Ruhum uzun süredir daralıyor. Uzun süredir dediğime aldanmayın sakın, bu bir haftalık bir süreç. Bu bir haftalık süreç neredeyse tüm hayatıma bedel olarak düşünüyorum. Daha önce de bu şekilde iç sıkıntılar yaşamıştım ancak bu seferki farklıydı. (Her seferinde aynı düşünce.)

Daha iyi anlamanız için aklınızda canlandırmanıza yardımcı olayım. Bir koridor, iki kapı ve iki duvar var. Kapılar ardına kadar açık. Duvarlar karşılıklı, paralel ve göz alabildiğince uzun. Bu duvarlar pürüzlü, gri ve oldukça soğuk.
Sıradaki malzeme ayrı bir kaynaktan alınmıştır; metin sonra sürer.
## config.mk

```make
export PLATFORM = sky130hd
export DESIGN_NAME = mips_multicycle_control
export DESIGN_NICKNAME = d
export VERILOG_FILES = /design/src/rtl/mips_multicycle_control.sv
export SDC_FILE = /design/constraint.sdc
export NUM_CORES = 1
export LEC_CHECK = 0
export ABC_AREA = 1
export BUFFER_PORTS_ARGS = -buffer_cell sky130_fd_sc_hd__buf_4
export CORE_MARGIN = 1.5
export CORE_UTILIZATION = 40
export CTS_CLUSTER_DIAMETER = 40
export DETAILED_ROUTE_END_ITERATION = 16
export GPL_ROUTABILITY_DRIVEN = 0
export GPL_TIMING_DRIVEN = 0
export PLACE_DENSITY_LB_ADDON = 0.25
export SLEW_MARGIN = 20
export SYNTH_ARGS = -nofsm -noshare
export SYNTH_HDL_FRONTEND = slang
export SYNTH_SLANG_ARGS = --single-unit
```

## constraint.sdc

```tcl
create_clock -name clock -period 2.2 [get_ports clock]
set_clock_uncertainty 0.15 [all_clocks]
set_input_delay 0.44 -clock clock [delete_from_list [all_inputs] [get_ports clock]]
set_output_delay 0.44 -clock clock [all_outputs]
set_load 0.01 [all_outputs]
```

## src/rtl/mips_multicycle_control.sv

```systemverilog
// Multicycle MIPS control unit: 14-state FSM that sequences fetch, decode and
// per-class execute/writeback, with memory handshake stalls and a HALT trap.
module mips_multicycle_control (
    input  logic       clock,
    input  logic       reset_n,
    input  logic [5:0] opcode,
    input  logic [5:0] func,
    input  logic       zero,
    input  logic       mem_ready,
    output logic       PCWrite,
    output logic       PCWriteCond,
    output logic       IorD,
    output logic       MemRead,
    output logic       MemWrite,
    output logic       IRWrite,
    output logic       RegWrite,
    output logic       ALUSrcA,
    output logic [1:0] MemtoReg,
    output logic [1:0] RegDst,
    output logic [1:0] ALUSrcB,
    output logic [1:0] ALUOp,
    output logic [1:0] PCSource,
    output logic [3:0] state,
    output logic       instr_retired,
    output logic       halted
);

    typedef enum logic [3:0] {
        S_FETCH    = 4'd0,
        S_DECODE   = 4'd1,
        S_MEM_ADDR = 4'd2,
        S_MEM_RD   = 4'd3,
        S_MEM_WB   = 4'd4,
        S_MEM_WR   = 4'd5,
        S_R_EX     = 4'd6,
        S_R_WB     = 4'd7,
        S_BEQ      = 4'd8,
        S_JAL      = 4'd9,
        S_JR       = 4'd10,
        S_I_EX     = 4'd11,
        S_I_WB     = 4'd12,
        S_HALT     = 4'd13
    } state_e;

    localparam logic [5:0] OP_RTYPE = 6'h00;
    localparam logic [5:0] OP_JAL   = 6'h03;
    localparam logic [5:0] OP_BEQ   = 6'h04;
    localparam logic [5:0] OP_ADDI  = 6'h08;
    localparam logic [5:0] OP_ANDI  = 6'h0C;
    localparam logic [5:0] OP_LW    = 6'h23;
    localparam logic [5:0] OP_SW    = 6'h2B;
    localparam logic [5:0] FN_JR    = 6'h08;

    state_e state_q, state_d;
    logic   rtype_alu;

    // The branch decision is made in the datapath from PCWriteCond & zero.
    logic unused_zero;
    assign unused_zero = zero;

    assign rtype_alu = (func == 6'h20) || (func == 6'h24) || (func == 6'h27) ||
                       (func == 6'h2A) || (func == 6'h00);

    // NOTE: sequential state uses non-blocking assignment so every flop samples
    // the pre-edge value; blocking here would create order-dependent races.
    always_ff @(posedge clock or negedge reset_n) begin
        if (!reset_n) state_q <= S_FETCH;
        else          state_q <= state_d;
    end

    always_comb begin
        // NOTE: default assignment first so every path assigns state_d -- no latch.
        state_d = state_q;
        case (state_q)
            S_FETCH:    if (mem_ready) state_d = S_DECODE;
            S_DECODE: begin
                if ((opcode == OP_LW) || (opcode == OP_SW))         state_d = S_MEM_ADDR;
                else if ((opcode == OP_RTYPE) && rtype_alu)         state_d = S_R_EX;
                else if ((opcode == OP_RTYPE) && (func == FN_JR))   state_d = S_JR;
                else if ((opcode == OP_ADDI) || (opcode == OP_ANDI)) state_d = S_I_EX;
                else if (opcode == OP_BEQ)                          state_d = S_BEQ;
                else if (opcode == OP_JAL)                          state_d = S_JAL;
                else                                                state_d = S_HALT;
            end
            S_MEM_ADDR: state_d = (opcode == OP_SW) ? S_MEM_WR : S_MEM_RD;
            S_MEM_RD:   if (mem_ready) state_d = S_MEM_WB;
            S_MEM_WB:   state_d = S_FETCH;
            S_MEM_WR:   if (mem_ready) state_d = S_FETCH;
            S_R_EX:     state_d = S_R_WB;
            S_R_WB:     state_d = S_FETCH;
            S_I_EX:     state_d = S_I_WB;
            S_I_WB:     state_d = S_FETCH;
            S_BEQ:      state_d = S_FETCH;
            S_JAL:      state_d = S_FETCH;
            S_JR:       state_d = S_FETCH;
            S_HALT:     state_d = S_HALT;
            default:    state_d = S_FETCH;
        endcase
    end

    // Outputs stay gated to zero while reset_n is low so no strobe escapes mid-reset.
    always_comb begin
        PCWrite       = 1'b0;
        PCWriteCond   = 1'b0;
        IorD          = 1'b0;
        MemRead       = 1'b0;
        MemWrite      = 1'b0;
        IRWrite       = 1'b0;
        RegWrite      = 1'b0;
        ALUSrcA       = 1'b0;
        MemtoReg      = 2'b00;
        RegDst        = 2'b00;
        ALUSrcB       = 2'b00;
        ALUOp         = 2'b00;
        PCSource      = 2'b00;
        instr_retired = 1'b0;
        halted        = 1'b0;
        if (reset_n) begin
            case (state_q)
                S_FETCH: begin
                    MemRead = 1'b1;
                    ALUSrcB = 2'b01;
                    IRWrite = mem_ready;
                    PCWrite = mem_ready;
                end
                S_DECODE:   ALUSrcB = 2'b11;
                S_MEM_ADDR: begin
                    ALUSrcA = 1'b1;
                    ALUSrcB = 2'b10;
                end
                S_MEM_RD: begin
                    MemRead = 1'b1;
                    IorD    = 1'b1;
                end
                S_MEM_WB: begin
                    RegWrite      = 1'b1;
                    MemtoReg      = 2'b01;
                    instr_retired = 1'b1;
                end
                S_MEM_WR: begin
                    MemWrite      = 1'b1;
                    IorD          = 1'b1;
                    instr_retired = mem_ready;
                end
                S_R_EX: begin
                    ALUSrcA = 1'b1;
                    ALUOp   = 2'b10;
                end
                S_R_WB: begin
                    RegWrite      = 1'b1;
                    RegDst        = 2'b01;
                    instr_retired = 1'b1;
                end
                S_I_EX: begin
                    ALUSrcA = 1'b1;
                    ALUSrcB = 2'b10;
                    ALUOp   = (opcode == OP_ANDI) ? 2'b11 : 2'b00;
                end
                S_I_WB: begin
                    RegWrite      = 1'b1;
                    instr_retired = 1'b1;
                end
                S_BEQ: begin
                    ALUSrcA       = 1'b1;
                    ALUOp         = 2'b01;
                    PCWriteCond   = 1'b1;
                    PCSource      = 2'b01;
                    instr_retired = 1'b1;
                end
                S_JAL: begin
                    RegWrite      = 1'b1;
                    RegDst        = 2'b10;
                    MemtoReg      = 2'b10;
                    PCWrite       = 1'b1;
                    PCSource      = 2'b10;
                    instr_retired = 1'b1;
                end
                S_JR: begin
                    PCWrite       = 1'b1;
                    PCSource      = 2'b11;
                    instr_retired = 1'b1;
                end
                S_HALT:  halted = 1'b1;
                default: ;
            endcase
        end
    end

    assign state = state_q;

endmodule

```

==> metrics, run 1 <==
run status finished, final reports clean; clock tree from TritonCTS done; wire length of the first global-routing pass 3230 µm; GR Overflow Total 0; total half-perimeter wirelength after legalization and detailed placement 1680 µm; number of global-route vias before repair 799; Max FO, Critical Path 4; worst r2r dst state[2]; cell area after layout 1100 µm²; area enclosed by the die boundary 2090 µm²; antenna viol nets, final 0; die height 45.7 µm; Post-Synth Simple-Gate Area 0.588; power dissipated by switching net loads 0.000503 W; Finished Core Util 0.637; top area cells in the synthesized netlist sky130_fd_sc_hd__nor2_1 (16%), sky130_fd_sc_hd__nand2_1 (14%), sky130_fd_sc_hd__dfrtp_1 (14%); flop2flop setup slack 620 ps; cell internal power dissipation 0.000453 W; Placement Setup Slack 173 ps; endpoints failing setup 0; Via Count 997; average wire length per cell after detail routing 9.90 µm; worst rel slew slack 0.724; share of synthesized flip-flops with an asynchronous set or reset 1.00; clock slew at the register clock pins of the worst setup and hold paths 40 ps; initial standard-cell utilization of the core 0.422; Chip Width 45.7 µm; area share of fa/ha/maj cells after synthesis 0; most common cell after layout, fill and taps aside sky130_fd_sc_hd__buf_4; total clock sinks 4; Post-Synthesis Cells 138; cell count of the worst hold path 4; share of the synthesized area in the top cell type 0.165; part of the power in combinational logic 0.719; clock network fraction of design power 0.096; combinational family with the most area after synthesis simple AND/OR/NAND/NOR gates; area fraction in compound gates after synthesis 0.108; Worst Max-Slew Pin Slew 414 ps; number of DRC markers in iteration 0 25; combined area of all synthesized cells 729 µm²; setup tns final 0 ps; data required time of the worst path 1610 ps; fraction of the cycle the final worst path needs 0.967; worst hold path class in -> reg; largest net degree at the start of global routing 11; hold_sp mem_ready; net count after synthesis 154; highest achievable clock rate 470 MHz; kind of end point of the critical path primary output; mux contribution to synthesized area 0; number of buffers created by CTS 3; main flop type after synthesis sky130_fd_sc_hd__dfrtp_1; proportion of layout cells with a drive suffix above 1 0.376; CTS H-Tree Depth 1; Std-Cell Rows 15; peak supply drop 658 µV; source-to-sink clock delay at the later pin of the worst-skew pair 240 ps; capture endpoint of the worst hold path state[0]; area of the core 1730 µm²; path type of the worst setup path reg -> out; buffers from clock root to sink, at most 2; count of antenna diodes in the layout 0; post-synthesis sequential area ratio 0.137; Cell variety after synth 27; number of flip-flops under the largest register name 4; cell area after placement 1050 µm²; startpoint class of the critical path register; setup ws final 71.6 ps; YS warnings 0; leakage component of the power 0.607 nW; clock root buffer sky130_fd_sc_hd__clkbuf_4; largest area contributor in the synthesized netlist sky130_fd_sc_hd__nor2_1; # IOs 40; count of TritonRoute iterations in the first routing pass 4; endpoint arrival time on the critical path 1540 ps; Remaining DRCs 0; xor and xnor area share after synthesis 0; most used cells in the layout excluding fill and tap cells sky130_fd_sc_hd__buf_4 (39), sky130_fd_sc_hd__nor2_1 (31), sky130_fd_sc_hd__nand2_1 (26); Final nets 199; flops & latches, synth 4; power density over the cells 869 nW/µm²; count of final hold-check violations 0; number of vias per cell after detailed routing 4.84; worst flop-to-flop path startpoint state[0]; wire length after detailed routing 2040 µm; number of antenna violations at the first check in global routing 0; fill cell count 176; number of synthesized flops with an enable pin 0; layout-stage area growth over the synthesis result 50.8%; sequential share of power 0.185; Tmin final 2130 ps; depth of the worst register-to-register path 9; Max-Cap Viols 0; total routing resource utilization after global routing 0.207; Max Slew Vio Count 0; net switching fraction of the power 0.526; Post-Syn Area per Cell 5.29 µm²; count of input and output buffers 38
### src/rtl/exp_lut.sv
// Registered e^x look-up: one-cycle latency, one result per cycle.
// The output register only loads on in_valid, so idle operand bits never reach exp.
module exp_lut #(
  parameter int SZ = act_pkg::SZ
) (
  input  logic          clk,
  input  logic          rst,
  input  logic          in_valid,
  input  logic [SZ-1:0] angle,
  output logic          out_valid,
  output logic [SZ-1:0] exp
);
  import act_pkg::*;

  localparam int IN_FRAC  = EXP_IN_FRAC;
  localparam int OUT_FRAC = EXP_OUT_FRAC;

  logic signed [IN_FRAC+1:0] angle_s;
  logic [OUT_FRAC+2:0]       rom_val;
  exp_val_t                  exp_d, exp_q;
  logic                      valid_d, valid_q;

  assign angle_s = angle;

  exp_rom u_rom (
    .addr (angle_s),
    .val  (rom_val)
  );

  always_comb begin
    exp_d   = exp_q;
    valid_d = 1'b0;
    if (in_valid) begin
      exp_d   = rom_val;
      valid_d = 1'b1;
    end
  end

  always_ff @(posedge clk) begin
    if (rst) begin
      exp_q   <= '0;
      valid_q <= 1'b0;
    end else begin
      exp_q   <= exp_d;
      valid_q <= valid_d;
    end
  end

  assign exp       = exp_q;
  assign out_valid = valid_q;

endmodule

### config.mk
export PLATFORM = sky130hd
export DESIGN_NAME = exp_lut
export DESIGN_NICKNAME = d
export VERILOG_FILES = /design/src/rtl/act_pkg.sv /design/src/rtl/exp_rom.sv /design/src/rtl/exp_lut.sv
export SDC_FILE = /design/constraint.sdc
export NUM_CORES = 1
export LEC_CHECK = 0
export ABC_AREA = 1
export CAP_MARGIN = 20
export CORE_AREA = 5 5 83 85
export CTS_CLUSTER_DIAMETER = 60
export DETAILED_ROUTE_END_ITERATION = 8
export DIE_AREA = 0 0 88 90
export PLACE_DENSITY = 0.5
export SYNTH_ARGS = -nofsm -noshare
export SYNTH_HDL_FRONTEND = slang
export SYNTH_SLANG_ARGS = --single-unit
### constraint.sdc
create_clock -name clk -period 3.1 [get_ports clk]
set_input_delay 0.465 -clock clk [delete_from_list [all_inputs] [get_ports clk]]
set_output_delay 0.465 -clock clk [all_outputs]
set_load 0.01 [all_outputs]
File: config.mk
export PLATFORM = sky130hd
export DESIGN_NAME = framebuffer_pixel_sink
export DESIGN_NICKNAME = d
export VERILOG_FILES = /design/src/rtl/fb_pkg.sv /design/src/rtl/pixel_fifo.sv /design/src/rtl/framebuffer_pixel_sink.sv
export SDC_FILE = /design/constraint.sdc
export NUM_CORES = 1
export LEC_CHECK = 0
export CAP_MARGIN = 10
export CORE_ASPECT_RATIO = 2
export CORE_UTILIZATION = 55
export CTS_CLUSTER_DIAMETER = 120
export DETAILED_ROUTE_END_ITERATION = 16
export PLACE_DENSITY = 0.71
export SLEW_MARGIN = 40
export SYNTH_ARGS = -nofsm -noshare
export SYNTH_HDL_FRONTEND = slang
export SYNTH_SLANG_ARGS = --single-unit
File: constraint.sdc
create_clock -name clock -period 5.5 [get_ports clock]
set_input_delay 1.1 -clock clock [delete_from_list [all_inputs] [get_ports clock]]
set_output_delay 1.1 -clock clock [all_outputs]
set_load 0.05 [all_outputs]
--- config.mk ---
export PLATFORM = sky130hd
export DESIGN_NAME = hsid_x_band_unpacker
export DESIGN_NICKNAME = d
export VERILOG_FILES = /design/src/rtl/hsid_pkg.sv /design/src/rtl/hsid_x_sync_fifo.sv /design/src/rtl/hsid_x_band_unpacker.sv
export SDC_FILE = /design/constraint.sdc
export NUM_CORES = 1
export LEC_CHECK = 0
export CORE_MARGIN = 4
export CORE_UTILIZATION = 45
export DETAILED_ROUTE_END_ITERATION = 16
export GPL_ROUTABILITY_DRIVEN = 1
export PLACE_DENSITY_LB_ADDON = 0.05
export SYNTH_ARGS = -nofsm -noshare
export SYNTH_HDL_FRONTEND = slang
export SYNTH_SLANG_ARGS = --single-unit
--- constraint.sdc ---
create_clock -name clk -period 6.1 [get_ports clk]
set_clock_uncertainty 0.2 [all_clocks]
set_input_delay 0.915 -clock clk [delete_from_list [all_inputs] [get_ports clk]]
set_output_delay 0.915 -clock clk [all_outputs]
set_load 0.01 [all_outputs]
==> src/rtl/demux_router.sv <==
// 1-to-4 valid/ready demultiplexer with a one-word holding register per channel.
// Optional per-channel delivery counters are built when DEMUX_STATS_EN is defined.
module demux_router #(
  parameter int WIDTH = 8
) (
  input  logic             clk,
  input  logic             reset,
  input  logic             in_valid,
  output logic             in_ready,
  input  logic             address0,
  input  logic             address1,
  input  logic [WIDTH-1:0] in_data,
  output logic [3:0]       out_valid,
  input  logic [3:0]       out_ready,
  output logic [WIDTH-1:0] out0,
  output logic [WIDTH-1:0] out1,
  output logic [WIDTH-1:0] out2,
  output logic [WIDTH-1:0] out3
`ifdef DEMUX_STATS_EN
  ,
  output logic [7:0]       stat0,
  output logic [7:0]       stat1,
  output logic [7:0]       stat2,
  output logic [7:0]       stat3
`endif
);

  localparam logic EMPTY = 1'b0;
  localparam logic FULL  = 1'b1;

  logic [3:0]            state_q, state_d;
  logic [3:0][WIDTH-1:0] buf_q, buf_d;
  logic [1:0]            sel;
  logic                  accept;
  logic [3:0]            drain;
  logic [3:0]            load;

  // A full channel can still take a word when its consumer drains it on the same edge.
  always_comb begin
    sel      = {address1, address0};
    in_ready = (state_q[sel] == EMPTY) | out_ready[sel];
    accept   = in_valid & in_ready;
    load     = 4'b0000;
    if (accept) load[sel] = 1'b1;
    drain    = 4'b0000;
    state_d  = state_q;
    buf_d    = buf_q;
    for (int i = 0; i < 4; i++) begin
      drain[i] = (state_q[i] == FULL) & out_ready[i];
      if (load[i]) begin
        state_d[i] = FULL;
        buf_d[i]   = in_data;
      end else if (drain[i]) begin
        state_d[i] = EMPTY;
      end
    end
  end

  always_ff @(posedge clk) begin
    if (reset) begin
      state_q <= {4{EMPTY}};
      buf_q   <= '0;
    end else begin
      state_q <= state_d;
      buf_q   <= buf_d;
    end
  end

  assign out_valid = state_q;
  assign out0      = buf_q[0];
  assign out1      = buf_q[1];
  assign out2      = buf_q[2];
  assign out3      = buf_q[3];

`ifdef DEMUX_STATS_EN
  logic [3:0][7:0] stat_q, stat_d;

  function automatic logic [7:0] sat_inc(input logic [7:0] v);
    return (v == 8'hFF) ? v : v + 8'd1;
  endfunction

  always_comb begin
    stat_d = stat_q;
    for (int i = 0; i < 4; i++) begin
      if (drain[i]) stat_d[i] = sat_inc(stat_q[i]);
    end
  end

  always_ff @(posedge clk) begin
    if (reset) stat_q <= '0;
    else       stat_q <= stat_d;
  end

  assign stat0 = stat_q[0];
  assign stat1 = stat_q[1];
  assign stat2 = stat_q[2];
  assign stat3 = stat_q[3];
`endif

endmodule
==> config.mk <==
export PLATFORM = sky130hd
export DESIGN_NAME = demux_router
export DESIGN_NICKNAME = d
export VERILOG_FILES = /design/src/rtl/demux_router.sv
export SDC_FILE = /design/constraint.sdc
export NUM_CORES = 1
export LEC_CHECK = 0
export ABC_AREA = 1
export ABC_CLOCK_PERIOD_IN_PS = 1350
export CAP_MARGIN = 25
export CORE_ASPECT_RATIO = 2
export CORE_MARGIN = 5
export CORE_UTILIZATION = 25
export DETAILED_ROUTE_END_ITERATION = 12
export PLACE_DENSITY = 0.57
export SLEW_MARGIN = 40
export SYNTH_ARGS = -nofsm -noshare
export SYNTH_HDL_FRONTEND = slang
export SYNTH_SLANG_ARGS = --single-unit
==> constraint.sdc <==
create_clock -name clk -period 1.35 [get_ports clk]
set_clock_uncertainty 0.05 [all_clocks]
set_input_delay 0.135 -clock clk [delete_from_list [all_inputs] [get_ports clk]]
set_output_delay 0.135 -clock clk [all_outputs]
set_load 0.01 [all_outputs]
Duvarlar bu kadar kasvetliyken ardına kadar açık olan kapıların aydınlık, güneşli ve ferahlatıcı bir manzaraya açıldığını düşünebilirsiniz; ancak durum bunun tam tersi haldeydi. Boşluk, bir uzay boşluğu. Karanlık ve soğuk, adeta bir hiçlik. Ya da bu betimlemelerimin hiçbiri geçerli değil, çünkü hiçliği tanımlayabilecek kelimelerim yok. Mekanın genel özellikleri böyleydi.

Ufak bir ayrıntı daha var ve bu en önemlisi zannımca. Bahsettiğim bu duvarlar ürkütücü olduğu kadar can yakıcıydılar. Bu duvarlar koridoru yavaş yavaş daraltıyorlardı. Tam duvarların arasında ezileceğim dediğiniz durumda duvarlar hareket etmeyi bırakıyorlar ancak size bir hareket alanı tanımıyorlardı.

Bu durumdan nasıl kurtuldunuz diye soracak olursanız, edebiyat ve felsefe üzerine düşünerek, okumalar yaparak ve kendi kendime bir şeyler karalayarak nefes aldığımı söyleyebilirim. Böylece duvarların daralmasına engel olmuş, birbirinden daha da uzaklaşmasını sağlamıştım.